We all want our children to be happy and to find joy each and every day.
Happiness is a complicated concept and there are many conflicting messages out there about how it’s created and sustained, so we’ve selected our top 5 science-based facts about happiness (that may help you or your child to ‘turn that frown upside down’)!
1. Spend at least 2 hours each week in a warm sunny spot
A tough one for those of us living in a not-so-sunny climate! However, a study which considered the link between being out in nature over the course of seven days and self-reported health and well-being, found that spending at least 2 hours a week in nature is associated with good health and wellbeing.
It doesn’t matter how those 2 hours are achieved (small or large blocks) as long as it hit a minimum of 120 minutes in nature.
A second study found that near water, on a warm day was the perfect spot with marine and coastal environments producing the most positive responses.
2. Practice your real smiles (not your fake ones!)
Our brain’s circuitry of emotion and happiness is activated when we smile. Go on, test it for yourself!
This was first suggested by Darwin in his Facial Feedback Response Theory and, since then, has been supported by various studies (such as this one).
But apparently, a real smile works far better than a fake smile!
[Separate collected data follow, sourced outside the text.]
From an optimization exercise on the open Yosys and OpenROAD flow, aimed at small area, a short achievable clock period and few clock cycles per item; shortcuts taken in it are not production practice. Only simulation tests tie the RTL to the original design; equivalence was not proved. Power figures rest on the tool's default switching activity, not on a simulated workload.

run 1:
## BoothRadix4
module BoothRadix4 #(parameter N = 18)
(
    output wire [2*N-1:0] product,
    output wire           done,
    input wire [N-1:0]    mplier,
    input wire [N-1:0]    mcand,
    input wire            n_reset,
    input wire            start,
    input wire            clk
);
assign done = start & n_reset;
wire [N+1:0] b = {mplier, 1'b0};    
wire [N:0] x = {mcand[N-1], mcand};   
wire [8:0] one, two, neg;
genvar gi;
generate for (gi = 0; gi < 9; gi = gi + 1) begin : enc
    assign one[gi] = b[2*gi+1] ^ b[2*gi];
    assign two[gi] = (b[2*gi+2] & ~b[2*gi+1] & ~b[2*gi]) | (~b[2*gi+2] & b[2*gi+1] & b[2*gi]);
    assign neg[gi] = b[2*gi+2];
end endgenerate
wire [18:0] pp0 = (({19{one[0]}} & x) | ({19{two[0]}} & {x[17:0], 1'b0})) ^ {19{neg[0]}};
wire [18:0] pp1 = (({19{one[1]}} & x) | ({19{two[1]}} & {x[17:0], 1'b0})) ^ {19{neg[1]}};
wire [18:0] pp2 = (({19{one[2]}} & x) | ({19{two[2]}} & {x[17:0], 1'b0})) ^ {19{neg[2]}};
wire [18:0] pp3 = (({19{one[3]}} & x) | ({19{two[3]}} & {x[17:0], 1'b0})) ^ {19{neg[3]}};
wire [18:0] pp4 = (({19{one[4]}} & x) | ({19{two[4]}} & {x[17:0], 1'b0})) ^ {19{neg[4]}};
  ...
For scale: ~1300 cells after synthesis, ~76 I/O pins, ~11000 um2 of cells after synthesis.
clock: 3.5 ns
lec_check: 0
abc_area: 1
cap_margin: 20
core_margin: 2
core_utilization: 40
place_density: 0.6
slew_margin: 20
run.sh (not shown) runs the stock make flow with config.mk's settings and CLKGATE_MAP_FILE= SYNTH_SCRIPT=/design/flow/synth_recipe.tcl, a recipe that flattens the netlist after the stock synthesis.
Testbench counts of run 1, summed over its fixed seeds: cycles 2,408, items 2,400.
The inputs of run 2 differ from those of run 1 as listed below.
==> flow/flow/run.sh (new file) <==
#!/bin/bash
# Own layout flow: the ORFS flow through standard.sh, with these changes:
#  - synthesis: standard synthesis (synth_recipe.tcl unchanged);
#  - port buffers are plain sky130 buffers (buf_4) instead of the cell
#    buffer_ports picks by itself;
#  - extra ORFS make settings for the layout steps: MATCH_CELL_FOOTPRINT=0
# The full make output goes to standard.log in the work folder; ORFS's per-step
# logs stay under orfs/logs/.
set -euo pipefail
SYNTH=""

export BUFFER_PORTS_ARGS="-buffer_cell sky130_fd_sc_hd__buf_4"
if ! bash standard.sh $SYNTH MATCH_CELL_FOOTPRINT=0 finish > standard.log 2>&1; then
  tail -40 standard.log
  exit 1
fi
tail -5 standard.log
==> flow/standard.sh (new file) <==
#!/bin/bash
# synth_recipe.tcl (not shown) runs the flow's synth.tcl, then flattens the netlist and writes it again
# the make line also repeats each setting of config.mk as NAME=value (left out here)
make -C /OpenROAD-flow-scripts/flow DESIGN_CONFIG=/design/flow/config.mk WORK_HOME=/design/flow/orfs CLKGATE_MAP_FILE= SYNTH_SCRIPT=/design/flow/synth_recipe.tcl "${@:-finish}"
removed: flow/run.sh
### Flow results
Relative to run 1, fraction of standard cell area in multi-input logic has increased by 0.22 points in run 2. Summary — global-route usage, run 2 relative to run 1: higher, by 0.35 points. Between run 2 and run 1, the logic gate share of total power is higher for run 1. The final layouts of run 2 and run 1 pass the timing, DRC and antenna checks. Run 1 has higher power dissipated by switching net loads than run 2. Going from run 1 to run 2, wire length the detailed router placed on met1 moved down; headroom to the max-slew limit moved down; global-route wire length before repair moved up; full die area level.
Changes in run 3 relative to run 2:
==> flow/flow/run.sh <==
#!/bin/bash
# Own layout flow: the ORFS flow through standard.sh, with these changes:
#  - synthesis: standard synthesis (synth_recipe.tcl unchanged);
#  - port buffers are plain sky130 buffers (buf_2) instead of the cell
#    buffer_ports picks by itself;
#  - extra ORFS make settings for the layout steps: MATCH_CELL_FOOTPRINT=0 RECOVER_POWER=100 PRE_GLOBAL_ROUTE_TCL=$PWD/flow/dt.tcl
# The full make output goes to standard.log in the work folder; ORFS's per-step
# logs stay under orfs/logs/.
set -euo pipefail
SYNTH=""

export BUFFER_PORTS_ARGS="-buffer_cell sky130_fd_sc_hd__buf_2"
if ! bash standard.sh $SYNTH MATCH_CELL_FOOTPRINT=0 RECOVER_POWER=100 PRE_GLOBAL_ROUTE_TCL=$PWD/flow/dt.tcl finish > standard.log 2>&1; then
  tail -40 standard.log
  exit 1
fi
tail -5 standard.log
==> flow/flow/dt.tcl (new file) <==
# Keep the drivers of the register enable net as repaired so far: power
# recovery must not downsize them (their fanout is every register).
set dt_cells {}
foreach pin [get_pins -hierarchical */DE] {
  set net [get_nets -of_objects $pin]
  foreach drv [get_pins -of_objects $net -filter "direction == output"] {
    lappend dt_cells [get_full_name [get_cells -of_objects $drv]]
  }
}
set dt_cells [lsort -unique $dt_cells]
puts "dont_touch on enable drivers: $dt_cells"
foreach c $dt_cells { set_dont_touch [get_cells $c] }
Results
Run 2 and run 3 ended up with nearly the same number of placed instances, taps included. When run 3 is measured against run 2, its wire length of the first global-routing pass turns out about 3.2% lower. In the tables for run 2 and run 3, fmax reads higher with run 2.
## Diff of input files: run 4 against run 3
Settings: swapping 0.6 for 0.7 in PLACE_DENSITY; swapping 40 for 55 in CORE_UTILIZATION.
## What came out
- The global-route met1 utilization of run 4 is higher than that of run 3.
- Taking run 3 as the reference point, the worst setup slack of run 4 rises by 26 ps.
- For fraction of area in registers, run 3 and run 4 come out practically identical.
- Diff run 3 -> run 4: detailed-routing wirelength on met1 dropped about 9%; non-clock buffer area fraction after layout now larger; maximum frequency now sits higher.
### run 4 -> run 5
Settings: PLACE_DENSITY changed from 0.7 to 0.6; CORE_UTILIZATION changed from 55 to 40.
==> flow/flow/run.sh <==
#!/bin/bash
# Own layout flow: the standard ORFS flow, with the port buffers made of
# plain sky130 buffers (buf_4) instead of the cell buffer_ports picks by itself.
# The full make output goes to standard.log in the work folder; ORFS's per-step
# logs stay under orfs/logs/.
set -euo pipefail
export BUFFER_PORTS_ARGS="-buffer_cell sky130_fd_sc_hd__buf_4"
if ! bash standard.sh > standard.log 2>&1; then
  tail -40 standard.log
  exit 1
fi
tail -5 standard.log
removed: flow/flow/dt.tcl
==> run summary <==
On wire length of the first global-routing pass, run 4 beats run 5. When run 5 is measured against run 4, its total global-route track usage turns out 7.1 points lower. Sort run 4 and run 5 by routed wire length desc -> top: run 5. Looking only at critical path's largest stage delay, and setting everything else aside, the lower value of run 4 and run 5 goes to run 4. In the flow results for run 4 and run 5, the highest ir drop seen on vdd is larger on run 4. Met2 demand-to-capacity share in global routing in run 5 vs run 4: down 12 points. Relative to run 4, count of plain and timing-repair buffers has decreased by 16 in run 5. When run 5 is measured against run 4, its fraction of standard cell area that is sequential turns out 0.55 points lower. [compare] base=run 4 new=run 5: final worst setup slack climbed 15 ps; area of placed instances shows an increase of 290 um2.

========
BoothRadix4 again, from the RTL that the note above started with.
Design BoothRadix4, start of the top module:
module BoothRadix4 #(parameter N = 18)
(
    output wire [2*N-1:0] product,
    output wire           done,
    input wire [N-1:0]    mplier,
    input wire [N-1:0]    mcand,
    input wire            n_reset,
    input wire            start,
    input wire            clk
);
==> flow/config.mk <==
export PLATFORM = sky130hd
export DESIGN_NAME = BoothRadix4
export DESIGN_NICKNAME = BoothRadix4
export VERILOG_FILES = /design/flow/design.v
export SDC_FILE = /design/flow/constraint.sdc
export NUM_CORES = 4
export LEC_CHECK = 0
export ABC_AREA = 1
export CAP_MARGIN = 20
export CORE_MARGIN = 2
export CORE_UTILIZATION = 40
export PLACE_DENSITY = 0.6
export SLEW_MARGIN = 20
==> flow/constraint.sdc <==
create_clock -name core_clock -period 3.5 [get_ports {clk}]
set_input_delay 0.7000 -clock core_clock [delete_from_list [all_inputs] [get_ports {clk}]]
set_output_delay 0.7000 -clock core_clock [all_outputs]
set_load 0.01 [all_outputs]
standard.sh (not shown) runs the stock make flow with config.mk's settings and CLKGATE_MAP_FILE= SYNTH_SCRIPT=/design/flow/synth_recipe.tcl, a recipe that flattens the netlist after the stock synthesis.
==> flow/flow/run.sh <==
#!/bin/bash
# Own layout flow: the ORFS flow through standard.sh, with these changes:
#  - synthesis: standard synthesis (synth_recipe.tcl unchanged);
#  - port buffers are plain sky130 buffers (buf_4) instead of the cell
#    buffer_ports picks by itself;
#  - extra ORFS make settings for the layout steps: MATCH_CELL_FOOTPRINT=0 PRE_GLOBAL_PLACE_TCL=$PWD/flow/fanout.tcl
# The full make output goes to standard.log in the work folder; ORFS's per-step
# logs stay under orfs/logs/.
set -euo pipefail
SYNTH=""

export BUFFER_PORTS_ARGS="-buffer_cell sky130_fd_sc_hd__buf_4"
if ! bash standard.sh $SYNTH MATCH_CELL_FOOTPRINT=0 PRE_GLOBAL_PLACE_TCL=$PWD/flow/fanout.tcl finish > standard.log 2>&1; then
  tail -40 standard.log
  exit 1
fi
tail -5 standard.log
==> flow/flow/fanout.tcl <==
set_max_fanout 10 [current_design]
Testbench counts at the start, summed over its fixed seeds: cycles 2,408, items 2,400.
==> next run, changes <==
==> flow/flow/run.sh (replaced) <==
#!/bin/bash
# Own layout flow: the standard ORFS flow (standard.sh, unchanged synthesis)
# with these changes to the layout steps:
#  - port buffers are plain sky130 buffers (buf_2) instead of the cell
#    buffer_ports picks by itself;
#  - extra ORFS make settings: MATCH_CELL_FOOTPRINT=0 RECOVER_POWER=100
# The full make output goes to standard.log in the work folder; ORFS's per-step
# logs stay under orfs/logs/.
set -euo pipefail
export BUFFER_PORTS_ARGS="-buffer_cell sky130_fd_sc_hd__buf_2"
if ! bash standard.sh MATCH_CELL_FOOTPRINT=0 RECOVER_POWER=100 finish > standard.log 2>&1; then
  tail -40 standard.log
  exit 1
fi
tail -5 standard.log
removed: flow/flow/fanout.tcl
Effect: The new run ran to the end with violations: capacitance limit, slew limit; cell area decreases by 4.5%; power went down by 5.0%; wire length decreases by 1.6%; core utilization goes down by 2.2 points; die area stays the same; non-clock buffer count shrinks by 43; combinational power is lower by 7.1%; sequential power is about the same.

## afterwards: timing with drivers on the ports
The results above use ideal ports. As a check the final layouts listed here were re-extracted and re-timed, cells and wires unchanged. Step 1: set_driving_cell puts a clkbuf_16 on clk and a buf_2 on each other input, an assumption about the parent block. Step 2 moves the port delays by t, midway between the first and last clock arrival at a register: inputs arrive t later, outputs are due t later. That takes back most of the time a late clock gives input paths. Three values: ideal ports, drivers, drivers and shift; two values: the first two.
run | t (ns) | slack for setup (ns) | cell pins on the clock port's net
run 1 | 0.363 | 0.055 / 0.045 / -0.300 | 1
run 2 | 0.362 | 0.141 / 0.105 / -0.181 | 1
run 3 | 0.363 | 0.100 / 0.106 / -0.245 | 1
run 4 | 0.369 | 0.126 / 0.106 / -0.234 | 1
run 5 | 0.362 | 0.141 / 0.105 / -0.181 | 1
the first run of note 2 | 0.362 | 0.062 / 0.025 / -0.271 | 1
the second run of note 2 | 0.364 | 0.104 / 0.116 / -0.241 | 1
The setup slack of run 4, which loses most, moves by -0.020 ns with the drivers and by -0.360 ns with both steps.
A real smile also uses muscles around the eye sockets. A study suggests customer-service workers who ‘real’ smile (as a result of cultivating positive thoughts) see their mood’s improved compared to workers who fake smile throughout the day. And if ever there’s a person to practice our real smile with, it’s our children. After all, as they say, smiling is infectious!
3. Establish a simple gratitude routine (you’ll thank yourself for it)
There are numerous studies on the now-well-accepted link between gratitude and happiness.
Regularly expressing gratitude actually changes the molecular structure of the brain and makes us happier and healthier (according to UCLA’s Mindfulness Awareness Research Center).
A recent study suggests that gratitude writing can be beneficial not just for healthy, well-adjusted individuals, but also for those who struggle with mental health concerns. So why not start a simple practice of writing down 3 things you are grateful for in the morning or evening (or both)?
And whilst you’re doing that, why not ask your little ones what they are thankful for each day?
4. Spend time with friends and family
People make our world!
A Harvard study which has been running for 80 odd years has revealed many insights about leading happy lives. The key insight is “That the only thing that really matters in life are your relationships to other people.”
A study from the Journal of Socio-Economics, found ‘that an increase in the level of social involvements is worth up to an extra £85,000 a year in terms of life satisfaction. Actual changes in income, on the other hand, buy very little happiness.’
Right now, as the world grapples with coronavirus (COVID-19), we know it’s really hard to see our loved ones, especially if we need to self-isolate. This is where technology comes in to play. Why not set up a daily or weekly video call with the people you love, who are probably all crying out for human connection too? Yes, it’s not the same as seeing those we adore, but it’s the best next thing. And for children, grandparents, and siblings, it’s a cheery reminder that we’re all there for one another
5. Accept negative feelings and that bad days do exist
When negative feelings, unhappiness and bad days do arise, a key aspect in helping overcome them is to accept them for what they are and to express how we feel.
A study found that a group of subjects who accepted their feelings overcame these feelings faster than the group that suppressed them.
Interestingly, a study from Franklin W. Olin College of Engineering suggests than experiencing happiness and sadness at the same time is a good indicator that our sense of mental health will improve over the long run. So when our little ones are having a tough day, reassuring them that it’s okay to feel that way, can really help their wellbeing in the long run.
How do you approach your own and your family’s happiness and wellbeing? Are there any practices, routines, games, etc than you use at home? We’d love to hear about them!